On Wednesday, NatWest's Accelerator hosted us and the prolific author Nima Sanandaji for an event on Brain Business Jobs – that is, the jobs in sectors with a high proportion of knowledge-intensive occupations.

Nima has measured this across 31 countries and 278 regions. He finds that 8% of the UK working age population are employed in knowledge-intensive sectors, which put us highest among large European economies, but lower than Switzerland, Sweden, Denmark, Netherlands and Luxembourg.

In terms of intensity, the leading regions of the UK are Berkshire, Buckinghamshire and Oxfordshire (17.9%), London (17.3%), North Eastern Scotland (11.3%), while the lowest are Cornwall and Isles of Scilly (3.4%), East Anglia (3.2%) and West Wales and The Valleys (3.2%).

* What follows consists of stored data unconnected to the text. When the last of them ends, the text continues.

--- config.mk ---
export PLATFORM = sky130hd
export DESIGN_NAME = core_top
export DESIGN_NICKNAME = d
export VERILOG_FILES = /design/src/core_bridge_pkg.sv /design/src/core_av_pkg.sv /design/src/settings_regs.sv /design/src/player_input_map.sv /design/src/video_cleanup.sv /design/src/i2s_audio_gen.sv /design/src/core_top.sv
export VERILOG_INCLUDE_DIRS = /design/src
export SDC_FILE = /design/constraint.sdc
export NUM_CORES = 1
export LEC_CHECK = 0
export BUFFER_PORTS_ARGS = -buffer_cell sky130_fd_sc_hd__buf_2
export CORE_MARGIN = 3
export CORE_UTILIZATION = 49
export CTS_BUF_LIST = sky130_fd_sc_hd__clkbuf_8
export CTS_CLUSTER_DIAMETER = 120
export DETAILED_ROUTE_END_ITERATION = 6
export HOLD_SLACK_MARGIN = 0.05
export PLACE_DENSITY = 0.83
export SETUP_SLACK_MARGIN = 0.02
export SYNTH_ARGS = -nofsm -noshare
export SYNTH_HDL_FRONTEND = slang
export SYNTH_SLANG_ARGS = --single-unit
--- constraint.sdc ---
create_clock -name clk_74a -period 2.7 [get_ports clk_74a]
set_input_delay 0 -clock clk_74a [delete_from_list [all_inputs] [get_ports clk_74a]]
set_output_delay 0 -clock clk_74a [all_outputs]
set_load 0.01 [all_outputs]
--- src/core_config.svh ---
// shared constants for the paddle-game glue layer
// included by the packages and RTL files that use them

`ifndef CORE_CONFIG_SVH
`define CORE_CONFIG_SVH

////////////////////
// bridge byte addresses of the option words
`define CORE_ADDR_SCORE15         32'h0000_0000
`define CORE_ADDR_P2_PAD1         32'h0000_0008
`define CORE_ADDR_COIN_KEEP       32'h0000_000C
`define CORE_ADDR_DOUBLE_PADDLE   32'h0000_0014
`define CORE_ADDR_TRAINING        32'h0000_0018

////////////////////
// mclk accumulator, 74.25 MHz * step / limit gives the toggle rate
// which works out to a 12.288 MHz mclk
`define CORE_MCLK_STEP            22'd245760
`define CORE_MCLK_LIMIT           22'd742500

// sample word while the game sound line is high
`define CORE_SOUND_WORD           32'h7000_7000

// i2s frame shape
`define CORE_SLOTS_PER_CHANNEL    32
`define CORE_ACTIVE_BITS          16

`endif

--- src/core_bridge_pkg.sv ---
// types for the host side of the core
// bridge words and the game option bits held by the settings registers

package core_bridge_pkg;

  ////////////////////
  // bridge bus

  // address and data words share one width
  typedef logic [31:0] bridge_word_t;

  ////////////////////
  // game options

  // one bit per option, each written through bit 0 of its own bridge word
  typedef struct packed {
    // game ends when a player reaches 15
    logic score_stop_at_15;
    // controller 1 no longer drives player 2
    logic disable_p2_on_pad_1;
    // coin does not restart a running game
    logic prevent_coin_reset;
    logic double_paddle_height;
    // single player against a wall
    logic training_mode;
  } game_settings_t;

endpackage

This is a good news story for innovation and entrepreneurship in the UK. So what's driving these knowledge-intense jobs? Nima finds that innovation capacity is the dominant determinant for their concentration. Innovative capacity is the ability of a country to produce and commercialise a flow of innovative technology. Clearly there's a lot that goes into this – perhaps most critically R&D spending, the intellectual property regime, and the education system. There's room for improvement, but we shouldn't forget to celebrate our successes.

We're working with Nima to drill down further into his dataset. If this is the sort report you would be keen to support or get involved with, just let me know.

Bright Future
It's a sign of the times when an Instagram influencer's story leads to more people seeing your report than an article in national paper. But whether you heard about our Future Founders report as one of Grace Beverley's 1 million followers, or Octopus Group's Simon Rogerson's article in City AM, or via the excellent James Hurley in The Times (paywall), or on the Financial Times's Sifted site, or the 101 other places it appeared, we hope you enjoyed our report that we undertook with Octopus Group on the entrepreneurial ambitions of young people. If somehow you missed it, here it is.

Total Package
Nesta has a new study out on the incentives for FTSE 350 executives. It suggests that remuneration packages are dominated by measures that inhibit corporate innovation.

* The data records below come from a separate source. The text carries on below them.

## config.mk

```make
export PLATFORM = sky130hd
export DESIGN_NAME = rv_core
export DESIGN_NICKNAME = d
export VERILOG_FILES = /design/src/common/rv_core_pkg.sv /design/src/design/alu.sv /design/src/design/hazard_unit.sv /design/src/design/inst_decoder.sv /design/src/design/reg_file.sv /design/src/design/stage_reg.sv /design/src/rv_core/rv_core.sv
export VERILOG_INCLUDE_DIRS = /design/src /design/src/common
export SDC_FILE = /design/constraint.sdc
export NUM_CORES = 2
export LEC_CHECK = 0
export BUFFER_PORTS_ARGS = -buffer_cell sky130_fd_sc_hd__buf_4
export CAP_MARGIN = 20
export CORE_AREA = 2 2 436 438
export DETAILED_ROUTE_END_ITERATION = 8
export DIE_AREA = 0 0 438 440
export GPL_TIMING_DRIVEN = 0
export SYNTH_ARGS = -nofsm -noshare
export SYNTH_HDL_FRONTEND = slang
export SYNTH_SLANG_ARGS = --single-unit
```

## constraint.sdc

```tcl
create_clock -name clk -period 8.2 [get_ports clk]
set_input_delay 1.64 -clock clk [delete_from_list [all_inputs] [get_ports clk]]
set_output_delay 1.64 -clock clk [all_outputs]
set_load 0.005 [all_outputs]
```

## src/common/rv_core_config.svh

```systemverilog
// Core sizing for RV32I only; the decoder immediates assume XLEN is 32
`ifndef RV_CORE_CONFIG_SVH
`define RV_CORE_CONFIG_SVH

// Data and address width
`define XLEN 32

// Register index width and register count
`define REG_ADDR_W 5
`define NUM_REGS 32

// First fetch address after reset
`define RESET_PC 32'h0000_0000

// ADDI x0, x0, 0
`define NOP_INST 32'h0000_0013

`endif

```

## src/common/rv_core_pkg.sv

```systemverilog
// Shared types for the five-stage core; field widths follow rv_core_config.svh
`include "rv_core_config.svh"

package rv_core_pkg;

    typedef enum logic [3:0] {
        ALU_ADD,
        ALU_SUB,
        ALU_AND,
        ALU_OR,
        ALU_XOR,
        ALU_SLL,
        ALU_SRL,
        ALU_SRA,
        ALU_SLT
    } alu_op_e;

    // Operand source for the EX stage
    typedef enum logic [1:0] {
        FWD_REG = 2'b00,
        FWD_WB  = 2'b01,
        FWD_MEM = 2'b10
    } fwd_sel_e;

    typedef struct packed {
        logic [`XLEN-1:0] pc;
        logic [`XLEN-1:0] inst;
    } if_id_t;

    typedef struct packed {
        logic [`XLEN-1:0]       pc;
        logic [`XLEN-1:0]       rs1_val;
        logic [`XLEN-1:0]       rs2_val;
        logic [`XLEN-1:0]       imm;
        logic [`REG_ADDR_W-1:0] rs1;
        logic [`REG_ADDR_W-1:0] rs2;
        logic [`REG_ADDR_W-1:0] rd;
        alu_op_e                alu_op;
        logic                   alu_src;    // Immediate as ALU operand b
        logic                   reg_write;
        logic                   mem_read;
        logic                   mem_write;
        logic                   branch;
        logic                   branch_ne;  // Inverts the equality test
        logic                   jal;
        logic                   jalr;
    } id_ex_t;

    typedef struct packed {
        logic [`XLEN-1:0]       result;     // ALU result or link address
        logic [`XLEN-1:0]       store_data;
        logic [`REG_ADDR_W-1:0] rd;
        logic                   reg_write;
        logic                   mem_read;
        logic                   mem_write;
    } ex_mem_t;

    typedef struct packed {
        logic [`XLEN-1:0]       wb_data;
        logic [`REG_ADDR_W-1:0] rd;
        logic                   reg_write;
    } mem_wb_t;

endpackage

```

## src/design/alu.sv

```systemverilog
// Integer ALU for the kept RV32I subset; shifts use only the low 5 bits of b
`timescale 1ns/1ns
`include "rv_core_config.svh"

module alu import rv_core_pkg::*; (
    input  alu_op_e          op,
    input  logic [`XLEN-1:0] a,
    input  logic [`XLEN-1:0] b,
    output logic [`XLEN-1:0] y
);

    logic [4:0] shamt;
    logic       lt;

    assign shamt = b[4:0];
    assign lt    = $signed(a) < $signed(b);    // Signed compare for SLT

    always_comb begin
        case (op)
            ALU_ADD: y = a + b;
            ALU_SUB: y = a - b;
            ALU_AND: y = a & b;
            ALU_OR:  y = a | b;
            ALU_XOR: y = a ^ b;
            ALU_SLL: y = a << shamt;
            ALU_SRL: y = a >> shamt;
            ALU_SRA: y = $unsigned($signed(a) >>> shamt);
            ALU_SLT: y = {{(`XLEN-1){1'b0}}, lt};
            default: y = a + b;
        endcase
    end

endmodule

```

## src/design/hazard_unit.sv

```systemverilog
// Forwarding into EX from MEM then WB; x0 is never forwarded and a load stalls its consumer
`timescale 1ns/1ns
`include "rv_core_config.svh"

module hazard_unit import rv_core_pkg::*; (
    input  logic [`REG_ADDR_W-1:0] ex_rs1,
    input  logic [`REG_ADDR_W-1:0] ex_rs2,
    input  logic [`REG_ADDR_W-1:0] mem_rd,
    input  logic                   mem_reg_write,
    input  logic [`REG_ADDR_W-1:0] wb_rd,
    input  logic                   wb_reg_write,
    input  logic [`REG_ADDR_W-1:0] ex_rd,
    input  logic                   ex_mem_read,
    input  logic [`REG_ADDR_W-1:0] id_rs1,
    input  logic [`REG_ADDR_W-1:0] id_rs2,
    output fwd_sel_e               fwd_a,
    output fwd_sel_e               fwd_b,
    output logic                   load_use
);

    logic mem_live;
    logic wb_live;

    assign mem_live = mem_reg_write && (mem_rd != '0);
    assign wb_live  = wb_reg_write && (wb_rd != '0);

    // Younger result wins
    function automatic fwd_sel_e pick(input logic [`REG_ADDR_W-1:0] rs,
                                      input logic [`REG_ADDR_W-1:0] m_rd,
                                      input logic                   m_live,
                                      input logic [`REG_ADDR_W-1:0] w_rd,
                                      input logic                   w_live);
        if (m_live && m_rd == rs) begin
            return FWD_MEM;
        end else if (w_live && w_rd == rs) begin
            return FWD_WB;
        end
        return FWD_REG;
    endfunction

    assign fwd_a = pick(ex_rs1, mem_rd, mem_live, wb_rd, wb_live);
    assign fwd_b = pick(ex_rs2, mem_rd, mem_live, wb_rd, wb_live);

    assign load_use = ex_mem_read && (ex_rd != '0) && (ex_rd == id_rs1 || ex_rd == id_rs2);

endmodule

```

## src/design/inst_decoder.sv

```systemverilog
// Decodes the kept RV32I subset; any other encoding comes out as a NOP
`timescale 1ns/1ns
`include "rv_core_config.svh"

module inst_decoder import rv_core_pkg::*; (
    input  logic [`XLEN-1:0] inst,
    output id_ex_t           ctrl,
    output logic [`XLEN-1:0] imm
);

    localparam logic [6:0] OP_REG    = 7'b0110011;
    localparam logic [6:0] OP_IMM    = 7'b0010011;
    localparam logic [6:0] OP_LOAD   = 7'b0000011;
    localparam logic [6:0] OP_STORE  = 7'b0100011;
    localparam logic [6:0] OP_BRANCH = 7'b1100011;
    localparam logic [6:0] OP_JAL    = 7'b1101111;
    localparam logic [6:0] OP_JALR   = 7'b1100111;

    logic [2:0]       funct3;
    logic [`XLEN-1:0] imm_i;
    logic [`XLEN-1:0] imm_s;
    logic [`XLEN-1:0] imm_b;
    logic [`XLEN-1:0] imm_j;
    logic [`XLEN-1:0] imm_sh;
    alu_op_e          r_op;
    alu_op_e          i_op;
    logic             r_ok;
    logic             i_ok;

    assign funct3 = inst[14:12];
    assign imm_i  = {{(`XLEN-12){inst[31]}}, inst[31:20]};
    assign imm_s  = {{(`XLEN-12){inst[31]}}, inst[31:25], inst[11:7]};
    assign imm_b  = {{(`XLEN-12){inst[31]}}, inst[7], inst[30:25], inst[11:8], 1'b0};
    assign imm_j  = {{(`XLEN-20){inst[31]}}, inst[19:12], inst[20], inst[30:21], 1'b0};
    assign imm_sh = {{(`XLEN-5){1'b0}}, inst[24:20]};    // Shamt, zero extended

    // Register-register forms
    always_comb begin
        r_ok = 1'b1;
        case (funct3)
            3'b000:  r_op = inst[30] ? ALU_SUB : ALU_ADD;
            3'b010:  r_op = ALU_SLT;
            3'b100:  r_op = ALU_XOR;
            3'b110:  r_op = ALU_OR;
            3'b111:  r_op = ALU_AND;
            default: begin
                r_op = ALU_ADD;
                r_ok = 1'b0;        // Shifts and SLTU not kept
            end
        endcase
    end

    // Register-immediate forms
    always_comb begin
        i_ok = 1'b1;
        case (funct3)
            3'b000:  i_op = ALU_ADD;
            3'b001:  i_op = ALU_SLL;
            3'b010:  i_op = ALU_SLT;
            3'b100:  i_op = ALU_XOR;
            3'b101:  i_op = inst[30] ? ALU_SRA : ALU_SRL;
            3'b110:  i_op = ALU_OR;
            3'b111:  i_op = ALU_AND;
            default: begin
                i_op = ALU_ADD;
                i_ok = 1'b0;        // SLTIU
            end
        endcase
    end

    always_comb begin
        ctrl     = '0;
        imm      = '0;
        ctrl.rs1 = inst[19:15];
        ctrl.rs2 = inst[24:20];
        ctrl.rd  = inst[11:7];
        case (inst[6:0])
            OP_REG: begin
                ctrl.alu_op    = r_op;
                ctrl.reg_write = r_ok;
            end
            OP_IMM: begin
                ctrl.alu_op    = i_op;
                ctrl.alu_src   = 1'b1;
                ctrl.reg_write = i_ok;
                imm            = (funct3[1:0] == 2'b01) ? imm_sh : imm_i;
            end
            OP_LOAD: begin
                ctrl.alu_src   = 1'b1;
                ctrl.mem_read  = (funct3 == 3'b010);    // LW only
                ctrl.reg_write = (funct3 == 3'b010);
                imm            = imm_i;
            end
            OP_STORE: begin
                ctrl.alu_src   = 1'b1;
                ctrl.mem_write = (funct3 == 3'b010);    // SW only
                imm            = imm_s;
            end
            OP_BRANCH: begin
                ctrl.branch    = (funct3[2:1] == 2'b00);
                ctrl.branch_ne = (funct3 == 3'b001);
                imm            = imm_b;
            end
            OP_JAL: begin
                ctrl.jal       = 1'b1;
                ctrl.reg_write = 1'b1;
                imm            = imm_j;
            end
            OP_JALR: begin
                ctrl.jalr      = 1'b1;
                ctrl.alu_src   = 1'b1;   // rs1 + imm through the ALU
                ctrl.reg_write = 1'b1;
                imm            = imm_i;
            end
            default: ctrl.alu_op = ALU_ADD;
        endcase
    end

endmodule

```

## src/design/reg_file.sv

```systemverilog
// Two read ports, one write port; a read of the register being written returns the new value
`timescale 1ns/1ns
`include "rv_core_config.svh"

module reg_file (
    input  logic                   clk,
    input  logic                   RST_n,
    input  logic                   we,
    input  logic [`REG_ADDR_W-1:0] waddr,
    input  logic [`XLEN-1:0]       wdata,
    input  logic [`REG_ADDR_W-1:0] raddr1,
    input  logic [`REG_ADDR_W-1:0] raddr2,
    output logic [`XLEN-1:0]       rdata1,
    output logic [`XLEN-1:0]       rdata2
);

    logic [`XLEN-1:0] regs [`NUM_REGS];
    logic             wr_live;

    assign wr_live = we && (waddr != '0);    // x0 never written

    always_ff @(posedge clk) begin
        if (!RST_n) begin
            for (int i = 0; i < `NUM_REGS; i++) begin
                regs[i] <= '0;
            end
        end else if (wr_live) begin
            regs[waddr] <= wdata;
        end
    end

    // Write-through bypass
    assign rdata1 = (wr_live && waddr == raddr1) ? wdata : regs[raddr1];
    assign rdata2 = (wr_live && waddr == raddr2) ? wdata : regs[raddr2];

    x0_reads_zero: assert property (@(posedge clk) disable iff (!RST_n)
        ((raddr1 == '0) -> (rdata1 == '0)) && ((raddr2 == '0) -> (rdata2 == '0)))
        else $error("reg_file x0 read back nonzero");

endmodule

```

## src/design/stage_reg.sv

```systemverilog
// Pipeline register; hold beats flush, and the two must never be raised together
`timescale 1ns/1ns

module stage_reg import rv_core_pkg::*; #(
    parameter type      payload_t = if_id_t,
    parameter payload_t BUBBLE    = '0
) (
    input  logic     clk,
    input  logic     RST_n,
    input  logic     hold,
    input  logic     flush,
    input  payload_t d,
    output payload_t q
);

    always_ff @(posedge clk) begin
        if (!RST_n) begin
            q <= BUBBLE;
        end else if (hold) begin
            q <= q;             // Frozen stage
        end else if (flush) begin
            q <= BUBBLE;        // Squashed instruction
        end else begin
            q <= d;
        end
    end

    hold_flush_excl: assert property (@(posedge clk) disable iff (!RST_n) !(hold && flush))
        else $error("stage_reg hold and flush raised in the same cycle");

endmodule

```

## src/rv_core/rv_core.sv

```systemverilog
// Memories must answer in the same cycle; dmem_stall freezes the whole pipeline, fetch never stalls
`timescale 1ns/1ns
`include "rv_core_config.svh"

module rv_core import rv_core_pkg::*; (
    input  logic             clk,
    input  logic             RST_n,
    output logic [`XLEN-3:0] imem_addr,
    input  logic [`XLEN-1:0] imem_rdata,
    output logic             dmem_ren,
    output logic             dmem_wen,
    output logic [`XLEN-3:0] dmem_addr,
    output logic [`XLEN-1:0] dmem_wdata,
    input  logic [`XLEN-1:0] dmem_rdata,
    input  logic             dmem_stall,
    output logic [`XLEN-1:0] pc
);

    localparam if_id_t IF_ID_BUBBLE = '{pc: '0, inst: `NOP_INST};

    if_id_t           if_id_d, if_id_q;
    id_ex_t           id_ex_d, id_ex_q;
    ex_mem_t          ex_mem_d, ex_mem_q;
    mem_wb_t          mem_wb_d, mem_wb_q;
    id_ex_t           dec_ctrl;
    logic [`XLEN-1:0] dec_imm;
    logic [`XLEN-1:0] rf_rdata1, rf_rdata2;
    fwd_sel_e         fwd_a, fwd_b;
    logic             load_use;
    logic [`XLEN-1:0] op_a, rs2_fwd, alu_b, alu_y;
    logic [`XLEN-1:0] target, link;
    logic             br_taken, redirect;
    logic             if_id_hold, if_id_flush, id_ex_flush;

    function automatic logic [`XLEN-1:0] fwd_mux(input fwd_sel_e         sel,
                                                 input logic [`XLEN-1:0] rf_val,
                                                 input logic [`XLEN-1:0] mem_val,
                                                 input logic [`XLEN-1:0] wb_val);
        case (sel)
            FWD_MEM: return mem_val;
            FWD_WB:  return wb_val;
            default: return rf_val;
        endcase
    endfunction

    // Stage control
    assign if_id_hold  = dmem_stall || load_use;
    assign if_id_flush = redirect && !if_id_hold;
    assign id_ex_flush = (redirect || load_use) && !dmem_stall;   // Bubble after a load

    // IF
    always_ff @(posedge clk) begin
        if (!RST_n) begin
            pc <= `RESET_PC;
        end else if (!dmem_stall) begin
            if (redirect) begin
                pc <= target;
            end else if (!load_use) begin
                pc <= pc + `XLEN'(4);
            end
        end
    end

    assign imem_addr = pc[`XLEN-1:2];
    assign if_id_d   = '{pc: pc, inst: imem_rdata};

    stage_reg #(.payload_t(if_id_t), .BUBBLE(IF_ID_BUBBLE)) i_if_id (
        .clk(clk), .RST_n(RST_n), .hold(if_id_hold), .flush(if_id_flush),
        .d(if_id_d), .q(if_id_q)
    );

    // ID
    inst_decoder i_dec (.inst(if_id_q.inst), .ctrl(dec_ctrl), .imm(dec_imm));

    reg_file i_rf (
        .clk(clk), .RST_n(RST_n),
        .we(mem_wb_q.reg_write && !dmem_stall), .waddr(mem_wb_q.rd), .wdata(mem_wb_q.wb_data),
        .raddr1(dec_ctrl.rs1), .raddr2(dec_ctrl.rs2),
        .rdata1(rf_rdata1), .rdata2(rf_rdata2)
    );

    always_comb begin
        id_ex_d         = dec_ctrl;
        id_ex_d.pc      = if_id_q.pc;
        id_ex_d.rs1_val = rf_rdata1;
        id_ex_d.rs2_val = rf_rdata2;
        id_ex_d.imm     = dec_imm;
    end

    stage_reg #(.payload_t(id_ex_t)) i_id_ex (
        .clk(clk), .RST_n(RST_n), .hold(dmem_stall), .flush(id_ex_flush),
        .d(id_ex_d), .q(id_ex_q)
    );

    hazard_unit i_hazard (
        .ex_rs1(id_ex_q.rs1), .ex_rs2(id_ex_q.rs2),
        .mem_rd(ex_mem_q.rd), .mem_reg_write(ex_mem_q.reg_write),
        .wb_rd(mem_wb_q.rd), .wb_reg_write(mem_wb_q.reg_write),
        .ex_rd(id_ex_q.rd), .ex_mem_read(id_ex_q.mem_read),
        .id_rs1(dec_ctrl.rs1), .id_rs2(dec_ctrl.rs2),
        .fwd_a(fwd_a), .fwd_b(fwd_b), .load_use(load_use)
    );

    // EX
    assign op_a    = fwd_mux(fwd_a, id_ex_q.rs1_val, ex_mem_q.result, mem_wb_q.wb_data);
    assign rs2_fwd = fwd_mux(fwd_b, id_ex_q.rs2_val, ex_mem_q.result, mem_wb_q.wb_data);
    assign alu_b   = id_ex_q.alu_src ? id_ex_q.imm : rs2_fwd;

    alu i_alu (.op(id_ex_q.alu_op), .a(op_a), .b(alu_b), .y(alu_y));

    assign br_taken = id_ex_q.branch && ((op_a == rs2_fwd) ^ id_ex_q.branch_ne);
    assign redirect = br_taken || id_ex_q.jal || id_ex_q.jalr;
    assign target   = id_ex_q.jalr ? {alu_y[`XLEN-1:1], 1'b0} : id_ex_q.pc + id_ex_q.imm;
    assign link     = id_ex_q.pc + `XLEN'(4);

    always_comb begin
        ex_mem_d.result     = (id_ex_q.jal || id_ex_q.jalr) ? link : alu_y;
        ex_mem_d.store_data = rs2_fwd;
        ex_mem_d.rd         = id_ex_q.rd;
        ex_mem_d.reg_write  = id_ex_q.reg_write;
        ex_mem_d.mem_read   = id_ex_q.mem_read;
        ex_mem_d.mem_write  = id_ex_q.mem_write;
    end

    stage_reg #(.payload_t(ex_mem_t)) i_ex_mem (
        .clk(clk), .RST_n(RST_n), .hold(dmem_stall), .flush(1'b0),
        .d(ex_mem_d), .q(ex_mem_q)
    );

    // MEM request held steady while stalled
    assign dmem_ren   = ex_mem_q.mem_read;
    assign dmem_wen   = ex_mem_q.mem_write;
    assign dmem_addr  = ex_mem_q.result[`XLEN-1:2];
    assign dmem_wdata = ex_mem_q.store_data;

    always_comb begin
        mem_wb_d.wb_data   = ex_mem_q.mem_read ? dmem_rdata : ex_mem_q.result;
        mem_wb_d.rd        = ex_mem_q.rd;
        mem_wb_d.reg_write = ex_mem_q.reg_write;
    end

    stage_reg #(.payload_t(mem_wb_t)) i_mem_wb (
        .clk(clk), .RST_n(RST_n), .hold(dmem_stall), .flush(1'b0),
        .d(mem_wb_d), .q(mem_wb_q)
    );

endmodule

```

==> impl_metrics.py <==
metrics = {
    "run_status": {
        "violations": "design-rule violations, negative setup slack",
        "outcome": "finished, violations left",
    },
    "clock_tree": {
        "numCtsBuffers": 155,
        "root_buffer": "clkbuf_16",
        "cts.sinks": 1384,
        "cts_tree": "yes",
        "clk_pin_slew_ps": 70,
        "cts-hold-fix-buffers": 0,
        "clockBufferDepth": 3,
        "cts_setup_buffers": 0,
        "clock_latency_ps": 890,
        "htreeDepth": 4,
    },
    "power": {
        "swShare_pct": 30.7,
        "p_seq_share_pct": 42.8,
        "clkPwrFrac_pct": 37.5,
        "irDropWorstVdd_mv": 0.176,
        "p_sw_mw": 5.72,
        "p_leak_nw": 34.3,
        "power.internal_mw": 12.9,
        "p_comb_share_pct": 19.7,
        "p_per_area_nw_per_um2": 193,
        "power_mw": 18.7,
    },
    "die": {
        "ios": 193,
        "initial_core_util_pct": 44.6,
        "rows": 160,
        "dieHeight_um": 440,
        "die_area_sq_um": 193000,
        "coreArea_sq_um": 189000,
        "die_x_um": 438,
    },
    "routing": {
        "wl_mm": 389,
        "drc": 1,
        "dr.pass1.iters": 9,
        "routedWlPerCell_um": 36.6,
        "vias": 71100,
        "drt_iter0_markers": 10600,
        "drtAntennaViolNets": 0,
        "via_per_inst": 6.69,
    },
    "logic_synthesis": {
        "synth-seq-cells": 1384,
        "syn-mean-instance-area_sq_um": 11.3,
        "yosysWarningCount": 0,
        "synth_area_sq_um": 84100,
        "async_flop_share_pct": 0,
        "synth_cell_types": 100,
        "synth_cells": 7450,
        "ys_seq_area_share_pct": 45.1,
        "synth-main-ff-cell": "edfxtp_1",
        "synth-edff-count": 1024,
    },
    "timing": {
        "fin_ws_ps": -27.8,
        "fin_crit_ps": 8230,
        "grt_setup_unrepaired": "no",
        "fin_skew_ps": 61.2,
        "finalHoldViolations": 0,
        "tightest_slew_ps": 1440,
        "maxSlewHeadroom_pct": 4.21,
        "slew_viol_final": 0,
        "setup_viol": 1,
        "fmax_mhz": 122,
        "holdWs_ps": 455,
        "tns_ps": -27.8,
        "post-route-period-util_pct": 100,
    },
    "grt": {
        "antenna_found_initial": 17,
        "grt_pass1_vias": 67300,
        "grt_max_degree": 24,
        "grt_usage_pct": 39.6,
        "grt_remaining_overflow": 0,
        "grt_pass1_wl_mm": 531,
    },
    "setup_path": {
        "critPathRequiredTime_ps": 8970,
        "r2r-start": "i_ex_mem.q[4]",
        "end_kind": "register",
        "ff2ff_setup_slack_ps": -30,
        "crit_type": "reg2reg",
        "r2r_cells": 24,
        "start_kind": "register",
        "crit_fanout": 19,
        "cp_data_arrival_time_ps": 9000,
        "reg2reg_to": "pc[31]",
    },
    "final_layout": {
        "layout.cells.most_common": "and2_1",
        "seq_area_sq_um": 38000,
        "multi_input_area_sq_um": 42900,
        "synthToLayoutAreaGrowth_pct": 15.3,
        "most-common-layout-cells": "and2_1, edfxtp_1, mux4_2",
        "final_nets": 8180,
        "final_util_pct": 51.4,
        "fillers": 16800,
        "drive_gt1_share_pct": 18.3,
    },
    "min_path": {
        "hold_end": "i_if_id.q[42]",
        "hp-class": "reg2reg",
        "hold_start": "i_if_id.q[42]",
        "holdPathStages": 2,
    },
    "placement": {
        "place_worst_setup_slack_ps": -2520,
        "hpwl_mm": 297,
        "portBuffers": 191,
        "gp_congestion": 1.04,
    },
    "job": {
        "drv_cap": 0,
    },
}
## per-layer routing
layer | track usage, % | up-vias | share of wire (%)
met1 | 47.7 | 35500 | 35
met2 | 61.0 | 5138 | 44
li1 | - | 29000 | -
met4 | 31.5 | 16 | 10
met3 | 9.46 | 1409 | 11
met5 | 0 | - | 0.031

It finds that just 16% of total FTSE 350 annual bonus conditions encourage spending on innovation compared to 39% that discourage it. The report recommends that companies examine their remuneration packages to encourage the pursuit of innovation and long-term value creation. While investors are encouraged to use their power to demand better incentives for investment in innovation.

The takeaway question for a business owner of any size is: how do you incentivise innovation?

Party Time
As part of the Female Founder Forum project we run with Barclays, we will be in Brighton at the Labour Party Conference on 23rd September, and in Manchester for the Conservative Party Conference on 30th September. Don't worry if you don't have a conference pass – we are hosting our events outside the secure zones.

Watch this space, or drop us an email to register your interest. Also, please forward this on to anyone who lives in or near either city who might want an invite.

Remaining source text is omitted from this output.